Angua’s procedure. Run the application in both environments simultaneously during the cutover window, with live traffic going to the VM until the Kubernetes deployment is validated:

Deploy the application to Kubernetes with zero external traffic (no Ingress or load balancer yet).
Run the smoke test suite against the Kubernetes pods via kubectl port-forward.
Create the Ingress or LoadBalancer service, but do not update DNS yet.
Lower the DNS TTL for the service record to 60 seconds at least 24 hours before the cutover window.
At the cutover window start: update the DNS record to point to the Kubernetes load balancer IP.
Monitor error rates and latency for 15 minutes using the Grafana dashboard.
If metrics are within normal bounds, proceed to post-cutover validation. If not, roll back immediately.

Rollback procedure¶

If the DNS switch reveals a problem that cannot be fixed in under 15 minutes:

# Point DNS back to the VM load balancer IP
# (This is done in the DNS provider's console, not via kubectl)

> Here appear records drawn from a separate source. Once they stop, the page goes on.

== alpha ==
Design alu_top, start of the top module:
module alu_top (
    input             clk,
    input      [15:0] a,
    input      [15:0] b,
    input      [2:0]  opcode,
    input      [1:0]  mode,
    output reg [31:0] result,
    output reg        eq
);
make LEC_CHECK=0 ABC_AREA=0 CAP_MARGIN=15 CORE_ASPECT_RATIO=0.54 CORE_MARGIN=4 CORE_UTILIZATION=50 CTS_CLUSTER_DIAMETER=79 SETUP_SLACK_MARGIN=0.66 SLEW_MARGIN=20 TNS_END_PERCENT=85 finish   # period 50.3 ns
run.sh (not shown) runs the stock make flow with config.mk's settings and CLKGATE_MAP_FILE=.
| alpha | all stages done | FAIL | negative setup slack |
The inputs of beta differ from those of alpha as listed below.
==> flow/config.mk <==
export PLATFORM = sky130hd
export DESIGN_NAME = alu_top
export DESIGN_NICKNAME = alu_top
export VERILOG_FILES = /design/flow/design.v
export SDC_FILE = /design/flow/constraint.sdc
export NUM_CORES = 4
export LEC_CHECK = 0
export CAP_MARGIN = 20
export CORE_MARGIN = 2
export CORE_UTILIZATION = 40
export SLEW_MARGIN = 20
==> flow/constraint.sdc <==
create_clock -name core_clock -period 90.0 [get_ports {clk}]
set_input_delay 18.0000 -clock core_clock [delete_from_list [all_inputs] [get_ports {clk}]]
set_output_delay 18.0000 -clock core_clock [all_outputs]
set_load 0.01 [all_outputs]
--- outcome ---
Looking across alpha and beta, the single run that reached the end with no open violations was beta.
From the logs: alpha reached the end of the flow and failed the layout checks with negative setup slack.
Non-clock buffer contribution to total cell area: alpha and beta compared, lower one is beta
Wire length of beta falls short of that of alpha by more than a quarter.
On beta: register share of the cell area is 0.65 points higher than what alpha gave.
Changes in gamma relative to beta:
diff --git a/flow/config.mk b/flow/config.mk
--- a/flow/config.mk
+++ b/flow/config.mk
@@ -7,0 +8 @@
+export ABC_AREA = 1
@@ -9,2 +10,6 @@
-export CORE_MARGIN = 2
-export CORE_UTILIZATION = 40
+export CORE_MARGIN = 6
+export CORE_UTILIZATION = 61
+export CTS_CLUSTER_DIAMETER = 333
+export CTS_CLUSTER_SIZE = 100
+export PLACE_DENSITY = 0.75
+export SETUP_SLACK_MARGIN = -2.0
@@ -11,0 +17 @@
+export TNS_END_PERCENT = 20
[summary]
- As of gamma, wire length of the first global-routing pass had fallen by more than 10% compared to beta.
- A critical path startpoint of a_q[13]$_DFF_P_ is what gamma shows, while a_q[15]$_DFF_P_ belongs to beta.
- Going from beta to gamma, synthesized cell area went up; synthesized cell count went up; setup slack after layout went up; multi-input gate count went up; chip area in the Yosys report went up.
- Summary — routed length on met3, gamma relative to beta: higher, by 1.9%.
- The uppermost layer routed comes out met4 in one run and met5 in the other, namely in beta and gamma respectively.
- The clock-pin slew on the worst setup and hold paths was comparable across gamma and beta.
The inputs of delta differ from those of gamma as listed below.
==> flow/config.mk <==
export PLATFORM = sky130hd
export DESIGN_NAME = alu_top
export DESIGN_NICKNAME = alu_top
export VERILOG_FILES = /design/flow/design.v
export SDC_FILE = /design/flow/constraint.sdc
export NUM_CORES = 4
export LEC_CHECK = 0
export CAP_MARGIN = 20
export CELL_PAD_IN_SITES_DETAIL_PLACEMENT = 2
export CORE_MARGIN = 2
export CORE_UTILIZATION = 40
export SETUP_SLACK_MARGIN = 5.0
export SLEW_MARGIN = 20
export TNS_END_PERCENT = 45
- delta did not finish: a tool error stopped it during clock tree synthesis.
- [delta vs gamma] adder-cell area share of the yosys netlist: higher in delta
- Max share of cell area taken by muxes after synthesis across gamma and delta: delta
- Summary of the comparison: number of placement rows is higher in delta, relative to gamma.
- Looking at chip area line of the yosys report, delta sits below gamma.
- Die size: delta exceeds gamma
Modified inputs, epsilon compared to delta
diff --git a/flow/config.mk b/flow/config.mk
--- a/flow/config.mk
+++ b/flow/config.mk
@@ -9,2 +9 @@
-export CELL_PAD_IN_SITES_DETAIL_PLACEMENT = 2
-export CORE_MARGIN = 2
+export CORE_MARGIN = 6
@@ -12 +11,4 @@
-export SETUP_SLACK_MARGIN = 5.0
+export CTS_CLUSTER_DIAMETER = 388
+export CTS_CLUSTER_SIZE = 100
+export PLACE_DENSITY = 0.75
+export SETUP_SLACK_MARGIN = -2.0
@@ -14 +16 @@
-export TNS_END_PERCENT = 45
+export TNS_END_PERCENT = 20
## What came out
epsilon completed; timing, DRC and antenna clean
[compare] base=delta new=epsilon: synthesized area flat, synthesized area per cell flat, synthesized cell count flat, final weighted congestion in routability-driven placement flat.

========
Starting RTL as in the previous note.
clock: 90.0 ns
lec_check: 0
abc_area: 0
cap_margin: 20
cell_pad_in_sites_detail_placement: 2
cell_pad_in_sites_global_placement: 0
core_aspect_ratio: 1.76
core_margin: 5
core_utilization: 31
cts_cluster_diameter: 333
cts_cluster_size: 42
gpl_routability_driven: 1
hold_slack_margin: -0.05
min_routing_layer: met2
place_density: 0.81
slew_margin: 20
tns_end_percent: 30
The starting point aborted during 5_1_grt, error GRT-0116.
Next try:
Settings changed: ABC_AREA 0 to 1, CELL_PAD_IN_SITES_DETAIL_PLACEMENT 2 to default, CELL_PAD_IN_SITES_GLOBAL_PLACEMENT 0 to default, CORE_ASPECT_RATIO 1.76 to default, CORE_MARGIN 5 to 6, CORE_UTILIZATION 31 to 18, CTS_CLUSTER_DIAMETER 333 to 369, CTS_CLUSTER_SIZE 42 to 100, GPL_ROUTABILITY_DRIVEN 1 to default, HOLD_SLACK_MARGIN -0.05 to default, MIN_ROUTING_LAYER met2 to default, PLACE_DENSITY 0.81 to 0.75, SETUP_SLACK_MARGIN from default to -2.0, TNS_END_PERCENT 30 to 20.
Outcome:
- The changed run finished with timing, DRC and antenna clean
- die area grows by 80%
- synthesized cell count rises by 19%
- synthesized area went up by 5.7%
Next try:
Settings changed: CORE_UTILIZATION 18 to 40, CTS_CLUSTER_DIAMETER 369 to 388, CTS_CLUSTER_SIZE 100 to 98, PLACE_DENSITY 0.75 to 0.41, SETUP_SLACK_MARGIN -2.0 to default.
After rerunning: The changed run completed without violations. Setup slack gets better by 2.7 ns. Register-to-register slack gets better by 2.7 ns. Routed wire length rises by 2.9%. Clock-buffer cell count is higher by 1. Utilization climbs by 25 points. Die size shrinks by 54%. Critical path depth came out higher by 2. Synthesized area is unchanged. Design area falls by 2.2%. Hold slack gains 0.0094 ns.
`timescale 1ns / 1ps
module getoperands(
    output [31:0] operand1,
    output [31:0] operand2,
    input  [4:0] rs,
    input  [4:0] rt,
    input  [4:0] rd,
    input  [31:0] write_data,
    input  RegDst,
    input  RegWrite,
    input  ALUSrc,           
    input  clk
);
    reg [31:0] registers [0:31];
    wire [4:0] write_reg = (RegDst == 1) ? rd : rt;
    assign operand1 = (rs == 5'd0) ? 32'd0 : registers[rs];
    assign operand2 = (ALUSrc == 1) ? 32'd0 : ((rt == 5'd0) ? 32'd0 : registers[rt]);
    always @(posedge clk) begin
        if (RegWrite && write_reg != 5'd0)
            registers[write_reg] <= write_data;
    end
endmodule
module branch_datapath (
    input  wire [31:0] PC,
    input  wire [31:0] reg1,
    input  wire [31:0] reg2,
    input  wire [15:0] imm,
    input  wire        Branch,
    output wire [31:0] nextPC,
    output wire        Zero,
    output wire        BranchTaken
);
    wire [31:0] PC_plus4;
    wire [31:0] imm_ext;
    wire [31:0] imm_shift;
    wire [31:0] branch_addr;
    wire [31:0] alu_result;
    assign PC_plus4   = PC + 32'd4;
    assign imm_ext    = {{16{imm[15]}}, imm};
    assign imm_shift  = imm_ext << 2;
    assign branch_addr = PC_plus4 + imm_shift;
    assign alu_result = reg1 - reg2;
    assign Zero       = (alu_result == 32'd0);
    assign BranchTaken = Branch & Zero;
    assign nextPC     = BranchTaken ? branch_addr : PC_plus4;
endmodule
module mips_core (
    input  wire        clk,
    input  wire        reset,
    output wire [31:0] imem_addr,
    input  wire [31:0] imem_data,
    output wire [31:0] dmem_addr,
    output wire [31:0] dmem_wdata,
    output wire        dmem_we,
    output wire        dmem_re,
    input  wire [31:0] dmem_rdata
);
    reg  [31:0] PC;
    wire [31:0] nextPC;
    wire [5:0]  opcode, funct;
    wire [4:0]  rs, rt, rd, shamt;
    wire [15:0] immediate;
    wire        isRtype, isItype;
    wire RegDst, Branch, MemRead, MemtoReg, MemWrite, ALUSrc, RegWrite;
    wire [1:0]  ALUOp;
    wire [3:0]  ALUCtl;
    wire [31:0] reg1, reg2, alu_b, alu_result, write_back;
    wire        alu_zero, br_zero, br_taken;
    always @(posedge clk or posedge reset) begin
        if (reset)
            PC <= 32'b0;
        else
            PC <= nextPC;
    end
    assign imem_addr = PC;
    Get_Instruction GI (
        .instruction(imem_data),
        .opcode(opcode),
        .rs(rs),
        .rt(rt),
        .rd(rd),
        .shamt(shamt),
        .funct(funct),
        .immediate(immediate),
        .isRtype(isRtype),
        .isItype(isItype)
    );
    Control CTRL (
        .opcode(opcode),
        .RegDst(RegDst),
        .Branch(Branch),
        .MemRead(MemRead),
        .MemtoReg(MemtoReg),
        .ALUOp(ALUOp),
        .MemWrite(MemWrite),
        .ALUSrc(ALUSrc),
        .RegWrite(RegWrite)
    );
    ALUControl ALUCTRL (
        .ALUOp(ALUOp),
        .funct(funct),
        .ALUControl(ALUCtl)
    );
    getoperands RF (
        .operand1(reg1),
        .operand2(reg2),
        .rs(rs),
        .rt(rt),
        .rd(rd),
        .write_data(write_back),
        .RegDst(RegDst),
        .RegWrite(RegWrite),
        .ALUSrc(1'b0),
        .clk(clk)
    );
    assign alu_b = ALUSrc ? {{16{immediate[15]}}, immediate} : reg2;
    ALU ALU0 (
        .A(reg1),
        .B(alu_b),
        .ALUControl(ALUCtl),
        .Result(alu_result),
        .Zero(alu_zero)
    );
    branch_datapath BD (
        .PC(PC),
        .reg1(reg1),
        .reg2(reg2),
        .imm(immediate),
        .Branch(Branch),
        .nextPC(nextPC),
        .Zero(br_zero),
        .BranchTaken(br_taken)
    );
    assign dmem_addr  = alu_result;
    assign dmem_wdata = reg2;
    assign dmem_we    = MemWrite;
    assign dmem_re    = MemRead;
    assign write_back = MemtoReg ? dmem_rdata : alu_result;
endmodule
File: design.v
`timescale 1ns / 1ps
module Adder8(
    input   [7:0] a,b,
    input         ci,
    output  [7:0] s,
    output        co
    );
        wire    [7:0] C;
        wire    [7:0] G;
        wire    [7:0] P;
        assign  G = a & b;
        assign  P = a ^ b;
        genvar j1;
        genvar j2;
        generate
            for(j1 = 0; j1 < 8; j1 = j1 + 1) begin: BLOCK1
                wire [j1 : 0] mid;                 
                for(j2 = j1; j2 > 0; j2 = j2 - 1) begin: BLOCK2
                    assign mid[j2] = ( & P[j1 : j2] ) && G[j2-1];
                end
                assign mid[0] = ( & P[j1 : 0] ) && ci;
                assign C[j1] = ( | mid ) || G[j1];
            end
        endgenerate
        assign  s[0] = P[0] ^ ci;
        genvar  i;
        generate
            for(i = 0; i < 7; i = i + 1) begin: BLOCK3
                assign  s[i+1] = P[i+1] ^ C[i];
            end
        endgenerate
        assign  co   = C[7];
endmodule
`timescale 1ns / 1ps
module Adder32(
    input   [31:0] a,b,
    input         ci,
    output  [31:0] s,
    output        co
    );
    wire c_mid1;
    wire c_mid2;
    wire c_mid3;
    Adder8 add1(
        .a      (a[7:0]),
        .b      (b[7:0]),
        .ci     (ci),
        .s      (s[7:0]),
        .co     (c_mid1)
    );
    Adder8 add2(
        .a      (a[15:8]),
        .b      (b[15:8]),
        .ci     (c_mid1),
        .s      (s[15:8]),
        .co     (c_mid2)
    );
    Adder8 add3(
        .a      (a[23:16]),
        .b      (b[23:16]),
        .ci     (c_mid2),
        .s      (s[23:16]),
        .co     (c_mid3)
    );
    Adder8 add4(
        .a      (a[31:24]),
        .b      (b[31:24]),
        .ci     (c_mid3),
        .s      (s[31:24]),
        .co     (co)
    );
endmodule
`timescale 1ns / 1ps
module Suber(
    input   [31:0] a,b,
    output  [31:0] s
    );
    wire [31:0] s_mid;
    Adder32 add(
        .a      (a),
        .b      (~b),
        .ci     (1'b1),
        .s      (s),
        .co     ()
    );
endmodule
`timescale 1ns / 1ps
module Comparer(
    input [31:0]        a,
    input [31:0]        b,
    output [2:0]        ur,
    output [2:0]        sr
    );
    wire [31:0]         s;
    wire               co;
    reg         ug;
    reg         ul;
    reg         sg;
    reg         sl;
    Adder32  adder(
        .a             (a),
        .b             (~b),
        .ci            (1'b1),
        .s             (s),
        .co            (co)
    );
    always @(*) begin
        if(!s) begin
            {ug,ul,sg,sl}=4'b0000;
        end
        else begin
            if(co)
                {ug,ul}=2'b10;
            else
                {ug,ul}=2'b01;
            case({a[31],b[31]})
            2'b00:         {sg,sl}={ug,ul};
            2'b01:         {sg,sl}=2'b10;
            2'b10:         {sg,sl}=2'b01;
            2'b11:         {sg,sl}={ug,ul};
            endcase
        end
    end
    assign ur={ul,~(ul|ug),ug};
    assign sr={sl,~(sl|sg),sg};
endmodule
`timescale 1ns / 1ps
module Shifter(
    input [31:0]  a,
    input [4:0]  b,
    input         extn,
    output reg [31:0] lshift_s,
    output reg [31:0] rshift_s
    );
    reg [31:0] l_mid;
    reg [31:0] r_mid;
    always @(*) begin
        case (b[2:0])
            3'd0: begin
                l_mid=a;
                r_mid=a;
            end
            3'd1: begin
                l_mid={a[30:0],1'b0};
                r_mid={extn,a[31:1]};
            end
            3'd2: begin
                l_mid={a[29:0],{2{1'b0}}};
                r_mid={{2{extn}},a[31:2]};
            end
            3'd3: begin
                l_mid={a[28:0],{3{1'b0}}};
                r_mid={{3{extn}},a[31:3]};
            end
            3'd4: begin
                l_mid={a[27:0],{4{1'b0}}};
                r_mid={{4{extn}},a[31:4]};
            end
            3'd5: begin
                l_mid={a[26:0],{5{1'b0}}};
                r_mid={{5{extn}},a[31:5]};
            end
            3'd6: begin
                l_mid={a[25:0],{6{1'b0}}};
                r_mid={{6{extn}},a[31:6]};
            end
            3'd7: begin
                l_mid={a[24:0],{7{1'b0}}};
                r_mid={{7{extn}},a[31:7]};
            end
        endcase
        case (b[4:3])
            3'd0: begin
                lshift_s=l_mid;
                rshift_s=r_mid;
            end
            3'd1: begin
                lshift_s={l_mid[23:0],{8{1'b0}}};
                rshift_s={{8{extn}},r_mid[31:8]};
            end
            3'd2: begin
                lshift_s={l_mid[15:0],{16{1'b0}}};
                rshift_s={{16{extn}},r_mid[31:16]};
            end
            3'd3: begin
                lshift_s={l_mid[7:0],{24{1'b0}}};
                rshift_s={{24{extn}},r_mid[31:24]};
            end
        endcase
    end
endmodule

# Scale down the Kubernetes deployment to avoid split traffic
kubectl scale deployment <APP_NAME> -n <NAMESPACE> --replicas=0

Document the failure in the incident log before doing anything else. Angua’s standing rule: no second cutover attempt without a written root cause analysis from the first.

Post-migration validation checklist¶

[ ] All pods in Running state with no restarts in the first 10 minutes
[ ] Health check endpoints returning 200
[ ] Error rate in Grafana within 0.1% of pre-migration baseline
[ ] p99 latency within 20% of pre-migration baseline
[ ] No new errors in Graylog that were not present before migration
[ ] PersistentVolumeClaims bound (if applicable)
[ ] Istio sidecar injected (check pod annotation inject.istio.io/status)
[ ] ResourceQuota not exceeded
[ ] Smoke tests passing against production endpoint
[ ] VM decommissioning ticket raised (do not decommission until 72 hours of stable operation)

The 72-hour hold on VM decommissioning has saved two rollbacks. Sam Vimes Jr. is credited with insisting on it after the first close call.